The country will add only 38 million workers in its manufacturing and services sector in the period till FY 2019, compared with 52 million it added between FY 2005-12.

If the projections come true, it will be potentially disturbing in an economy that is grappling with slow growth and struggling to put its increasing work-force to productive use.

Crisil has estimated that the economic growth will slow to 6 per cent per year between FY 2013-19 from 8.5 per cent growth per year between FY 2005-12.

It said that the ability of sectors such as manufacturing to absorb labour has diminished considerably in the face of rising automation and complicated labour laws.

Also, the growth achieved by the economy is made possible by services sector like financial services and information technology sector that relies more on technology and less on labour.

In FY 2012, Crisil said, services sector like financial, real-estate and business services contributed 19 per cent to GDP but employed only three people for every 100 people working in the country.

REVERSE MIGRATION

The loss of jobs in manufacturing and services is likely to lead to a reverse migration trend in the country, with people once again flocking to agriculture over the next six years.

The large scale migration of labour had pulled away 37 million people from farms in the period between FY 2005-12, Crisil said. The current slowdown and subsequent loss of job opportunities will mean that 12 million workers will go back to farms over the next six years.

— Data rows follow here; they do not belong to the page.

--- src/swq_div.sv ---
// ----------------------------------------------------------------------------
// swq_div
// Restoring divider, one quotient bit per cycle (sum over frame count).
// ----------------------------------------------------------------------------
module swq_div (
	input  logic                       clk,
	input  logic                       arst_n,
	input  logic                       start,
	input  logic [swq_pkg::SUM_W-1:0]  dividend,
	input  logic [3:0]                 divisor,
	output logic                       done,
	output logic [swq_pkg::SUM_W-1:0]  quotient
);
	import swq_pkg::*;

	logic [SUM_W-1:0] q_q;
	logic [4:0]       rem_q;
	logic [5:0]       cnt_q;
	logic             busy_q;
	logic [4:0]       trial;
	logic             ge;

	assign trial = {rem_q[3:0], q_q[SUM_W-1]};
	assign ge    = trial >= {1'b0, divisor};

	always_ff @(posedge clk or negedge arst_n) begin
		if (!arst_n) begin
			busy_q <= 1'b0;
			cnt_q  <= '0;
			done   <= 1'b0;
		end else begin
			done <= 1'b0;
			if (start) begin
				busy_q <= 1'b1;
				cnt_q  <= 6'(SUM_W);
			end else if (busy_q) begin
				cnt_q <= cnt_q - 6'd1;
				if (cnt_q == 6'd1) begin
					busy_q <= 1'b0;
					done   <= 1'b1;
				end
			end
		end
	end

	always_ff @(posedge clk) begin
		if (start) begin
			q_q   <= dividend;
			rem_q <= '0;
		end else if (busy_q) begin
			rem_q <= ge ? (trial - {1'b0, divisor}) : trial;
			q_q   <= {q_q[SUM_W-2:0], ge};
		end
	end

	assign quotient = q_q;
endmodule
--- config.mk ---
export PLATFORM = sky130hd
export DESIGN_NAME = lpsst_ram
export DESIGN_NICKNAME = d
export VERILOG_FILES = /design/src/rtl/lpsst_ram.sv
export SDC_FILE = /design/constraint.sdc
export NUM_CORES = 1
export LEC_CHECK = 0
export ABC_CLOCK_PERIOD_IN_PS = 2800
export BUFFER_PORTS_ARGS = -buffer_cell sky130_fd_sc_hd__buf_2
export CAP_MARGIN = 5
export CORE_MARGIN = 3
export CORE_UTILIZATION = 30
export CTS_BUF_LIST = sky130_fd_sc_hd__clkbuf_8
export DETAILED_ROUTE_END_ITERATION = 6
export PLACE_DENSITY = 0.47
export SLEW_MARGIN = 10
export SYNTH_ARGS = -nofsm -noshare
export SYNTH_HDL_FRONTEND = slang
export SYNTH_SLANG_ARGS = --single-unit
--- constraint.sdc ---
create_clock -name clk -period 2.8 [get_ports clk]
set_input_delay 0.7 -clock clk [delete_from_list [all_inputs] [get_ports clk]]
set_output_delay 0.7 -clock clk [all_outputs]
set_load 0.01 [all_outputs]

Economists and analysts have argued that there is a need to bring people out of low-paying farm jobs and create employment in the manufacturing sector.

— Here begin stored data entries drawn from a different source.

==> config.mk <==
export PLATFORM = sky130hd
export DESIGN_NAME = lru_key_value_cache_top
export DESIGN_NICKNAME = d
export VERILOG_FILES = /design/src/hdl/lkv_pkg.sv /design/src/hdl/lru_key_value_cache_top.sv /design/src/hdl/lkv_cell.sv
export SDC_FILE = /design/constraint.sdc
export NUM_CORES = 1
export LEC_CHECK = 0
export ABC_AREA = 1
export BUFFER_PORTS_ARGS = -buffer_cell sky130_fd_sc_hd__buf_2
export CORE_UTILIZATION = 45
export CTS_CLUSTER_SIZE = 10
export DETAILED_ROUTE_END_ITERATION = 10
export PLACE_DENSITY = 0.68
export SYNTH_ARGS = -nofsm -noshare
export SYNTH_HDL_FRONTEND = slang
export SYNTH_SLANG_ARGS = --single-unit
==> constraint.sdc <==
create_clock -name clock -period 5.4 [get_ports clock]
set_clock_uncertainty 0.05 [all_clocks]
set_input_delay 1.08 -clock clock [delete_from_list [all_inputs] [get_ports clock]]
set_output_delay 1.08 -clock clock [all_outputs]
set_load 0.02 [all_outputs]
==> src/hdl/lkv_pkg.sv <==
// ----------------------------------------------------------------------------
// lkv_pkg
// Types, sizes and codes of the LRU key/value cache.
// ----------------------------------------------------------------------------
`default_nettype none

package lkv_pkg;

   // number of cells in the row
   localparam int ENTRIES = 8;

   localparam int IDX_W = (ENTRIES > 1) ? $clog2(ENTRIES) : 1;
   localparam int AGE_W = IDX_W;
   localparam int CNT_W = $clog2(ENTRIES + 1);

   localparam logic [AGE_W-1:0] AGE_MAX = AGE_W'(ENTRIES - 1);

   // operation codes
   localparam logic KIND_GET = 1'b0;
   localparam logic KIND_PUT = 1'b1;

   // configuration register map
   localparam int          CSR_ADDR_W      = 3;
   localparam logic        CSR_IDX_ACTIVE  = 1'b0;
   localparam logic [3:0]  ACTIVE_RESET    = 4'd8;

   // read result on a get miss
   localparam logic signed [31:0] MISS_VALUE = -32'sd1;

   typedef struct packed {
      logic               kind;
      logic [31:0]        key;
      logic signed [31:0] value;
   } req_type;

   typedef struct packed {
      logic               hit;
      logic signed [31:0] read_value;
   } rsp_type;

   // search token walking the cell row
   typedef struct packed {
      logic               valid;
      logic               found;
      logic [IDX_W-1:0]   slot;
      logic [AGE_W-1:0]   hit_age;
      logic signed [31:0] hit_value;
      logic               empty_found;
      logic [IDX_W-1:0]   empty_idx;
      logic [AGE_W-1:0]   max_age;
      logic [IDX_W-1:0]   max_idx;
   } tok_type;

   // update broadcast to every cell
   typedef struct packed {
      logic               en;
      logic               hit;
      logic               put;
      logic [IDX_W-1:0]   slot;
      logic [AGE_W-1:0]   bound;
      logic [31:0]        key;
      logic signed [31:0] value;
   } cmd_type;

endpackage

`default_nettype wire

==> src/hdl/lru_key_value_cache_top.sv <==
// ----------------------------------------------------------------------------
// lru_key_value_cache_top
// Fully associative key/value cache with least-recently-used replacement.
// ----------------------------------------------------------------------------
// Use:
//   req channel (valid/ready) carries one item: get (kind 0) or put (kind 1)
//   with key and value. rsp channel returns one item per request: hit flag
//   and read value (stored value on get hit, -1 on get miss, 0 on put).
//   csr port holds active_entries at address 0 (low 4 bits); 0 acts as 1,
//   values above ENTRIES act as ENTRIES.
// Timing:
//   A search token walks the row of ENTRIES cells, one cell per cycle; the
//   finished token is registered, then, unless a get misses, one update is
//   sent to all cells at once as the result goes to the output register.
//   One item is in flight at a time; the next is accepted while the previous
//   result still waits in the output register.
// Reset:
//   Synchronous. All entries become empty with age 0, active_entries
//   returns to 8, no result is pending.
// Stall:
//   While rsp_ready is low a finished result holds in the output register;
//   a following item completes its search and then waits before updating.
// ----------------------------------------------------------------------------
`default_nettype none

module lru_key_value_cache_top
   import lkv_pkg::*;
(
   input  wire logic                  clock,
   input  wire logic                  reset,
   input  wire logic                  req_valid,
   output logic                       req_ready,
   input  wire req_type               req_data,
   output logic                       rsp_valid,
   input  wire logic                  rsp_ready,
   output rsp_type                    rsp_data,
   input  wire logic                  csr_psel,
   input  wire logic                  csr_penable,
   input  wire logic                  csr_pwrite,
   input  wire logic [CSR_ADDR_W-1:0] csr_paddr,
   input  wire logic [31:0]           csr_pwdata,
   output logic [31:0]                csr_prdata,
   output logic                       csr_pready
);

   typedef enum logic [1:0] {
      ST_IDLE,
      ST_SEARCH,
      ST_APPLY
   } state_type;

   state_type        state_ff;
   logic [3:0]       active_ff;
   req_type          req_ff;
   logic             launch_ff;
   tok_type          final_ff;
   logic             rsp_valid_ff;
   rsp_type          rsp_ff;

   logic [CNT_W-1:0] used_n;
   logic             out_free;
   logic             accept;
   cmd_type          cmd;
   tok_type          tok_link [ENTRIES+1];
   rsp_type          rsp_in;

   // configuration register
   assign csr_pready = 1'b1;
   assign csr_prdata = (csr_paddr[2] == CSR_IDX_ACTIVE) ? {28'd0, active_ff} : 32'd0;

   always_ff @(posedge clock) begin
      if (reset) begin
         active_ff <= ACTIVE_RESET;
      end else if (csr_psel && csr_penable && csr_pwrite
                   && (csr_paddr[2] == CSR_IDX_ACTIVE)) begin
         active_ff <= csr_pwdata[3:0];
      end
   end

   // clamp the entry count to 1..ENTRIES
   always_comb begin
      priority if (active_ff == 4'd0) begin
         used_n = CNT_W'(1);
      end else if ({28'd0, active_ff} > 32'(ENTRIES)) begin
         used_n = CNT_W'(ENTRIES);
      end else begin
         used_n = CNT_W'(active_ff);
      end
   end

   assign req_ready = state_ff == ST_IDLE;
   assign accept    = req_valid && req_ready;
   assign out_free  = !rsp_valid_ff || rsp_ready;

   // seed the search token
   always_comb begin
      tok_link[0]             = '0;
      tok_link[0].valid       = launch_ff;
   end

   // row of cells
   for (genvar g = 0; g < ENTRIES; g++) begin : g_cell
      lkv_cell u_cell (
         .clock      (clock),
         .reset      (reset),
         .cell_idx   (IDX_W'(g)),
         .used_n     (used_n),
         .search_key (req_ff.key),
         .tok_i      (tok_link[g]),
         .tok_o      (tok_link[g+1]),
         .cmd        (cmd)
      );
   end

   // update command from the finished search
   always_comb begin
      cmd.en    = (state_ff == ST_APPLY) && out_free
                  && (final_ff.found || (req_ff.kind == KIND_PUT));
      cmd.hit   = final_ff.found;
      cmd.put   = req_ff.kind == KIND_PUT;
      cmd.slot  = final_ff.found ? final_ff.slot :
                  (final_ff.empty_found ? final_ff.empty_idx : final_ff.max_idx);
      cmd.bound = final_ff.hit_age;
      cmd.key   = req_ff.key;
      cmd.value = req_ff.value;
   end

   // result of the item
   always_comb begin
      rsp_in.hit = final_ff.found;
      priority if (req_ff.kind == KIND_PUT) begin
         rsp_in.read_value = 32'sd0;
      end else if (final_ff.found) begin
         rsp_in.read_value = final_ff.hit_value;
      end else begin
         rsp_in.read_value = MISS_VALUE;
      end
   end

   // sequencer: accept, wait for the token, apply and post the result
   always_ff @(posedge clock) begin
      if (reset) begin
         state_ff     <= ST_IDLE;
         launch_ff    <= 1'b0;
         rsp_valid_ff <= 1'b0;
      end else begin
         launch_ff <= accept;
         // drop a taken result unless a new one replaces it
         if (rsp_valid_ff && rsp_ready && !((state_ff == ST_APPLY) && out_free)) begin
            rsp_valid_ff <= 1'b0;
         end
         unique case (state_ff)
            ST_IDLE: begin
               if (accept) begin
                  req_ff    <= req_data;
                  state_ff  <= ST_SEARCH;
               end
            end
            ST_SEARCH: begin
               if (tok_link[ENTRIES].valid) begin
                  final_ff <= tok_link[ENTRIES];
                  state_ff <= ST_APPLY;
               end
            end
            ST_APPLY: begin
               if (out_free) begin
                  rsp_valid_ff <= 1'b1;
                  rsp_ff       <= rsp_in;
                  state_ff     <= ST_IDLE;
               end
            end
            default: begin
               state_ff <= ST_IDLE;
            end
         endcase
      end
   end

   assign rsp_valid = rsp_valid_ff;
   assign rsp_data  = rsp_ff;

endmodule

`default_nettype wire

==> src/hdl/lkv_cell.sv <==
// ----------------------------------------------------------------------------
// lkv_cell
// One cache entry: key, value, valid and age, plus one stage of the search
// token that walks the row of cells.
// ----------------------------------------------------------------------------
`default_nettype none

module lkv_cell
   import lkv_pkg::*;
(
   input  wire logic             clock,
   input  wire logic             reset,
   input  wire logic [IDX_W-1:0] cell_idx,
   input  wire logic [CNT_W-1:0] used_n,
   input  wire logic [31:0]      search_key,
   input  wire tok_type          tok_i,
   output tok_type               tok_o,
   input  wire cmd_type          cmd
);

   logic               valid_ff;
   logic [AGE_W-1:0]   age_ff;
   logic [31:0]        key_ff;
   logic signed [31:0] value_ff;
   tok_type            tok_ff;
   tok_type            tok_in;

   logic in_use;
   logic match;
   logic empty;
   logic older;
   logic is_slot;

   assign in_use  = CNT_W'(cell_idx) < used_n;
   assign match   = in_use && valid_ff && (key_ff == search_key) && !tok_i.found;
   assign empty   = in_use && !valid_ff && !tok_i.empty_found;
   assign older   = in_use && (age_ff > tok_i.max_age);
   assign is_slot = cmd.slot == cell_idx;

   // fold this entry into the passing token
   always_comb begin
      tok_in = tok_i;
      if (match) begin
         tok_in.found     = 1'b1;
         tok_in.slot      = cell_idx;
         tok_in.hit_age   = age_ff;
         tok_in.hit_value = value_ff;
      end
      if (empty) begin
         tok_in.empty_found = 1'b1;
         tok_in.empty_idx   = cell_idx;
      end
      if (older) begin
         tok_in.max_age = age_ff;
         tok_in.max_idx = cell_idx;
      end
   end

   // hand the token to the next cell
   always_ff @(posedge clock) begin
      if (reset) begin
         tok_ff.valid <= 1'b0;
      end else begin
         tok_ff.valid <= tok_i.valid;
      end
      tok_ff.found       <= tok_in.found;
      tok_ff.slot        <= tok_in.slot;
      tok_ff.hit_age     <= tok_in.hit_age;
      tok_ff.hit_value   <= tok_in.hit_value;
      tok_ff.empty_found <= tok_in.empty_found;
      tok_ff.empty_idx   <= tok_in.empty_idx;
      tok_ff.max_age     <= tok_in.max_age;
      tok_ff.max_idx     <= tok_in.max_idx;
   end

   assign tok_o = tok_ff;

   // apply the broadcast update: refresh the chosen entry, age the other valid ones (on a hit only the younger ones)
   always_ff @(posedge clock) begin
      if (reset) begin
         valid_ff <= 1'b0;
         age_ff   <= '0;
      end else if (cmd.en && in_use) begin
         if (is_slot) begin
            age_ff <= '0;
            if (!cmd.hit) begin
               valid_ff <= 1'b1;
            end
         end else if (valid_ff && (!cmd.hit || (age_ff < cmd.bound))
                      && (age_ff < AGE_MAX)) begin
            age_ff <= age_ff + 1'b1;
         end
      end
   end

   // payload of the entry
   always_ff @(posedge clock) begin
      if (cmd.en && in_use && is_slot) begin
         if (!cmd.hit) begin
            key_ff   <= cmd.key;
            value_ff <= cmd.value;
         end else if (cmd.put) begin
            value_ff <= cmd.value;
         end
      end
   end

endmodule

`default_nettype wire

Mukesh Agarwal, President of Crisil Research said, "It is desirable to pull more and more people out of agriculture since it is a low-productivity sector, with only a 14 per cent share in GDP, but around 49 per cent share in employment. The old trend of migration from agriculture will reverse with fewer non-farm job opportunities coming in the way of achieving this".

RECOMMENDATIONS

Crisil said that there is a need to create jobs in manufacturing by simplifying labour laws, skilling workers in different jobs and by focusing on the health and education sector.

"Apart from GDP growth, India needs to raise the demand for labour, especially in the manufacturing sector, by simplifying labour laws and debottlenecking labour-intensive industries such as textiles, gems and jewellery and leather. Policymakers should also focus on expanding the health, education, construction sectors. This will not only raise India’s growth potential, but also generate a significant number of jobs," added Agarwal.